§ Your assignment: From the data below, please reproduce exactly everything from the line that contains "[cell type report]" down to the line that contains "detailed placement |", with both ends included.

::::::

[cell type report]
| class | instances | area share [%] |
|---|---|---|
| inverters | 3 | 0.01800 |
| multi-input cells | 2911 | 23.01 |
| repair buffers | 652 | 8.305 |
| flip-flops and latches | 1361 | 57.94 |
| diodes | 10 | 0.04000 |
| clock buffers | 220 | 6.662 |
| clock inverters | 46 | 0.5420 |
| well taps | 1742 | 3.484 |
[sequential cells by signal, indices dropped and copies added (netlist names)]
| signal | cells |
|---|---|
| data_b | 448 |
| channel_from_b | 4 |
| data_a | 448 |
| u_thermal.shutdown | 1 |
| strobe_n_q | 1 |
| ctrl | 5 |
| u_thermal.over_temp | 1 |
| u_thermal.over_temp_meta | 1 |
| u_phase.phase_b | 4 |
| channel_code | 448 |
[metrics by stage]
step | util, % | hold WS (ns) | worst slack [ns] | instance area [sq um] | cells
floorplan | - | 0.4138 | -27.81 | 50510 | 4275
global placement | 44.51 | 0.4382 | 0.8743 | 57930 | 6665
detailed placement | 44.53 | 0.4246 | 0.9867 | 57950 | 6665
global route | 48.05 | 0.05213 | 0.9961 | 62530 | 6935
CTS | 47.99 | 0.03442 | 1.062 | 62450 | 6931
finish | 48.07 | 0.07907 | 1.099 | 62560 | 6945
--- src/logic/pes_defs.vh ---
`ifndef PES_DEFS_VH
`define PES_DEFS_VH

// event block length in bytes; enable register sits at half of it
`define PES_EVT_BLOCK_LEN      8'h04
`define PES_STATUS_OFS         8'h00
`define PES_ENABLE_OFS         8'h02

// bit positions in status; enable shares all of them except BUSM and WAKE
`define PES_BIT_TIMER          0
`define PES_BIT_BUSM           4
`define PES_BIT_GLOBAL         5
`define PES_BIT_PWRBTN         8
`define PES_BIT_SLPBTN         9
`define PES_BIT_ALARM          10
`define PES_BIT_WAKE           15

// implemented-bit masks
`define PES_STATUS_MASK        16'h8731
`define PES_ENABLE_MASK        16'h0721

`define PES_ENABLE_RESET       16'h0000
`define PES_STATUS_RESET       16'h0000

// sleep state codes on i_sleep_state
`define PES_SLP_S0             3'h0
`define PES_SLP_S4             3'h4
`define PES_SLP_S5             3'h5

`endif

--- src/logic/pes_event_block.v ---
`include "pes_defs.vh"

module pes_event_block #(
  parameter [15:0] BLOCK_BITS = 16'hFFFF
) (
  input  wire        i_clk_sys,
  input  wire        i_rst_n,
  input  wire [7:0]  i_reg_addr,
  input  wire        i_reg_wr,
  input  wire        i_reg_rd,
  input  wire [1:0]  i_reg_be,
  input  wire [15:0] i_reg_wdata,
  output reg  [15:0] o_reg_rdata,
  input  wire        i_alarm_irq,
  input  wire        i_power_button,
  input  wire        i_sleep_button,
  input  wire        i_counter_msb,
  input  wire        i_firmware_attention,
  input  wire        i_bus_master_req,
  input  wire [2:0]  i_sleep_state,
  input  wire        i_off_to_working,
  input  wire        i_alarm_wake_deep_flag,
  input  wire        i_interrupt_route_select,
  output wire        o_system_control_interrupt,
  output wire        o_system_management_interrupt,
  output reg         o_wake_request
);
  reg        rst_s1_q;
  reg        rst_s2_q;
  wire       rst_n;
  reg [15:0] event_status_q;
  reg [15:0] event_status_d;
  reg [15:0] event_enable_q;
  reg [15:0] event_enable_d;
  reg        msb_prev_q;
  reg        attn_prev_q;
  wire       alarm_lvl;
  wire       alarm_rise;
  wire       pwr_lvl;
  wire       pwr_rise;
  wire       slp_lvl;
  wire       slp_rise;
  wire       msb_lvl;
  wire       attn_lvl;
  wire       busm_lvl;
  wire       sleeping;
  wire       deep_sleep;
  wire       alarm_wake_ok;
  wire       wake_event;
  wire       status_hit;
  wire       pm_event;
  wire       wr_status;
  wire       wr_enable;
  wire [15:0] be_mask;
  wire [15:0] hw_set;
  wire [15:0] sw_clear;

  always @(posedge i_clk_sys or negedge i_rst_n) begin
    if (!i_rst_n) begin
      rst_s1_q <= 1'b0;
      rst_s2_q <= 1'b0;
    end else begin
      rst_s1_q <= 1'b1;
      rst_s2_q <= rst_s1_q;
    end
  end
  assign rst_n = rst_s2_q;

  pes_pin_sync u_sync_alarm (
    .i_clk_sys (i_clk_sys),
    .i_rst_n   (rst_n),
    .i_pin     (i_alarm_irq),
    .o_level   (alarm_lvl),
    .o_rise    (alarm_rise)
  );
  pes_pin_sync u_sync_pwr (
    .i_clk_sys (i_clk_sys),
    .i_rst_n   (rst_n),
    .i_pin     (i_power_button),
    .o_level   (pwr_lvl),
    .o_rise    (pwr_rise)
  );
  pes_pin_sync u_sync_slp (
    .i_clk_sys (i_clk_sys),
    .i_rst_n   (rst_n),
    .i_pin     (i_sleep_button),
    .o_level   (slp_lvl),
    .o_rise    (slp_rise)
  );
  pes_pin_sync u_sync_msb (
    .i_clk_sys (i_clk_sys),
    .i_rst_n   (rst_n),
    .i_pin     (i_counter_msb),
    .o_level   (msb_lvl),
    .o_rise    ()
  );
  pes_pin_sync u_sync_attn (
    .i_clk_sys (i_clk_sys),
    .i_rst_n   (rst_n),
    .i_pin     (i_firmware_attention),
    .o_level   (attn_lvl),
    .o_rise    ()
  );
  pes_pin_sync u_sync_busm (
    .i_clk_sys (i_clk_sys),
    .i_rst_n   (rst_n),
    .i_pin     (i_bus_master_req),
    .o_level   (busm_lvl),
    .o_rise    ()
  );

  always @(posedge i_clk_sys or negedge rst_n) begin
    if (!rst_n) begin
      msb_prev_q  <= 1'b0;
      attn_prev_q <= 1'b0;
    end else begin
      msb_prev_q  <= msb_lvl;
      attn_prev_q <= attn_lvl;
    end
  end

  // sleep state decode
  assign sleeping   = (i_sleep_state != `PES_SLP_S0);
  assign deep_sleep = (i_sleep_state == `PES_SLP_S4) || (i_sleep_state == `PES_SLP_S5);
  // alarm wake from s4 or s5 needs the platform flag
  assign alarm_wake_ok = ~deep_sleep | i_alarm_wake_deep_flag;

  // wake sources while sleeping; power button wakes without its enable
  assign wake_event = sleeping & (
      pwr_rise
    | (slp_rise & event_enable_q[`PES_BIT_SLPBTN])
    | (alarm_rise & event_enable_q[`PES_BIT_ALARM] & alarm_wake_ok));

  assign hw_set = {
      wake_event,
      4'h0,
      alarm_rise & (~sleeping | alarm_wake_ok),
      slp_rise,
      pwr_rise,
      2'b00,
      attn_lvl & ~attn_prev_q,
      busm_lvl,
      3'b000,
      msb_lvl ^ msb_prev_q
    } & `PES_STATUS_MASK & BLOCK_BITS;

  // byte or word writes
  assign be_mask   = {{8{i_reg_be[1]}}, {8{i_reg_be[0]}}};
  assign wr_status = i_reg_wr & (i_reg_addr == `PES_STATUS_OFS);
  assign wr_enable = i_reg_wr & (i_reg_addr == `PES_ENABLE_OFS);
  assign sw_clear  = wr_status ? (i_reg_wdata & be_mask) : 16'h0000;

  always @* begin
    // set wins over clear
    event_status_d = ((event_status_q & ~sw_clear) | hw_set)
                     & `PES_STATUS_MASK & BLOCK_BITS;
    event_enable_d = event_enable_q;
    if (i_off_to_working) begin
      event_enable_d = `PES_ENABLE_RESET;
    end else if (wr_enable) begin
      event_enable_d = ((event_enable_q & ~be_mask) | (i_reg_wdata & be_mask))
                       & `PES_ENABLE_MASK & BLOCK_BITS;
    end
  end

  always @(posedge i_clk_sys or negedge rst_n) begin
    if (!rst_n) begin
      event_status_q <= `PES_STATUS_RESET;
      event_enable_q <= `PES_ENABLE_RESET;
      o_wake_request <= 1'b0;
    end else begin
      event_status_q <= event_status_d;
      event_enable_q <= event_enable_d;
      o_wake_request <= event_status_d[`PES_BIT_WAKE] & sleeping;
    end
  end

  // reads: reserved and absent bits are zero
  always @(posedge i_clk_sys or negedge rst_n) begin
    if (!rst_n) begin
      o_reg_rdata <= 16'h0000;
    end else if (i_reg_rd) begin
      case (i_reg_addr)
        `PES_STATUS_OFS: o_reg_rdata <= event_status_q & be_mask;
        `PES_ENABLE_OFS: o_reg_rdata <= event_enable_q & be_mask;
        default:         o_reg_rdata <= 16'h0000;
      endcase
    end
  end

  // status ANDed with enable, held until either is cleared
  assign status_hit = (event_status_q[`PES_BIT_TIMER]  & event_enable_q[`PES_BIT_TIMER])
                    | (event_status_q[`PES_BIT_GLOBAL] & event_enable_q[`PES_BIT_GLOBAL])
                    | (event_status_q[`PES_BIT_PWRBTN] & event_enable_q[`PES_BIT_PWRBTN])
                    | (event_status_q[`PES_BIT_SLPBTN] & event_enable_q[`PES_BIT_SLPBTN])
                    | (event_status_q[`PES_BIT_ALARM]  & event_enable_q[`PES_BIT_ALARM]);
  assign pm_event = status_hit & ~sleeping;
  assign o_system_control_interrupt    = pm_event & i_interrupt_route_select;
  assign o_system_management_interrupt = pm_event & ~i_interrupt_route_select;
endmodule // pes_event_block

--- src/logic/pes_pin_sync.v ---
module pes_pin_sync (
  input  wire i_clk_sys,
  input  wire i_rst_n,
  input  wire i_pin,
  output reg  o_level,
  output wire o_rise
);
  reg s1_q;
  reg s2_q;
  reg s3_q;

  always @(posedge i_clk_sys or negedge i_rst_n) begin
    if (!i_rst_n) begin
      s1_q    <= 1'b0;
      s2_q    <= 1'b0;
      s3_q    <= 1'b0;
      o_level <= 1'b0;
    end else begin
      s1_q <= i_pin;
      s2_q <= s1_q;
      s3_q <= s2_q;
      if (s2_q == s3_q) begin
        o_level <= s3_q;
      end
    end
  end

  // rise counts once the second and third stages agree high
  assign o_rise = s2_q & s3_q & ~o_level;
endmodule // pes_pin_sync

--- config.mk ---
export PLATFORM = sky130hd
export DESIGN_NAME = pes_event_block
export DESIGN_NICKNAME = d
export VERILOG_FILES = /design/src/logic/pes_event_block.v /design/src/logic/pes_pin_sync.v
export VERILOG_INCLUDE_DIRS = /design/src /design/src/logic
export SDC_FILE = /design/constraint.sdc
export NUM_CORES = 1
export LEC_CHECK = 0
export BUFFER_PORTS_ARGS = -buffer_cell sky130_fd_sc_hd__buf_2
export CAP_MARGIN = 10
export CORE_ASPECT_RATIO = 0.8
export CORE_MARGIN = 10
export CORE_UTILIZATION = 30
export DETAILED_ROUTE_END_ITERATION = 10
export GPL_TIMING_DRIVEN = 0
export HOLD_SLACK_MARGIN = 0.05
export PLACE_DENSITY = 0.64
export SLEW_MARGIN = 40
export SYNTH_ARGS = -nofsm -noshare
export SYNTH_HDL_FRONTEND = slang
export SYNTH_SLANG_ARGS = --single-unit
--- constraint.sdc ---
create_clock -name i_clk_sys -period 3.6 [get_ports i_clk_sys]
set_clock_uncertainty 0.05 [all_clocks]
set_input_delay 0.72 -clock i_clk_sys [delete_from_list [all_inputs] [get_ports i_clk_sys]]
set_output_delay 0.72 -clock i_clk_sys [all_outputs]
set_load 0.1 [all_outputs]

::::::

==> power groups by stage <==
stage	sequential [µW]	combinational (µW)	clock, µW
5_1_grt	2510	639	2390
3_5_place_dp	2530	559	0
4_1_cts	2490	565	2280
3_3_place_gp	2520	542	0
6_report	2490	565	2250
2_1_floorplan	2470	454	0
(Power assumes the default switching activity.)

::::::

§ Task answer:
[cell type report]
| class | instances | area share [%] |
|---|---|---|
| inverters | 3 | 0.01800 |
| multi-input cells | 2911 | 23.01 |
| repair buffers | 652 | 8.305 |
| flip-flops and latches | 1361 | 57.94 |
| diodes | 10 | 0.04000 |
| clock buffers | 220 | 6.662 |
| clock inverters | 46 | 0.5420 |
| well taps | 1742 | 3.484 |
[sequential cells by signal, indices dropped and copies added (netlist names)]
| signal | cells |
|---|---|
| data_b | 448 |
| channel_from_b | 4 |
| data_a | 448 |
| u_thermal.shutdown | 1 |
| strobe_n_q | 1 |
| ctrl | 5 |
| u_thermal.over_temp | 1 |
| u_thermal.over_temp_meta | 1 |
| u_phase.phase_b | 4 |
| channel_code | 448 |
[metrics by stage]
step | util, % | hold WS (ns) | worst slack [ns] | instance area [sq um] | cells
floorplan | - | 0.4138 | -27.81 | 50510 | 4275
global placement | 44.51 | 0.4382 | 0.8743 | 57930 | 6665
detailed placement | 44.53 | 0.4246 | 0.9867 | 57950 | 6665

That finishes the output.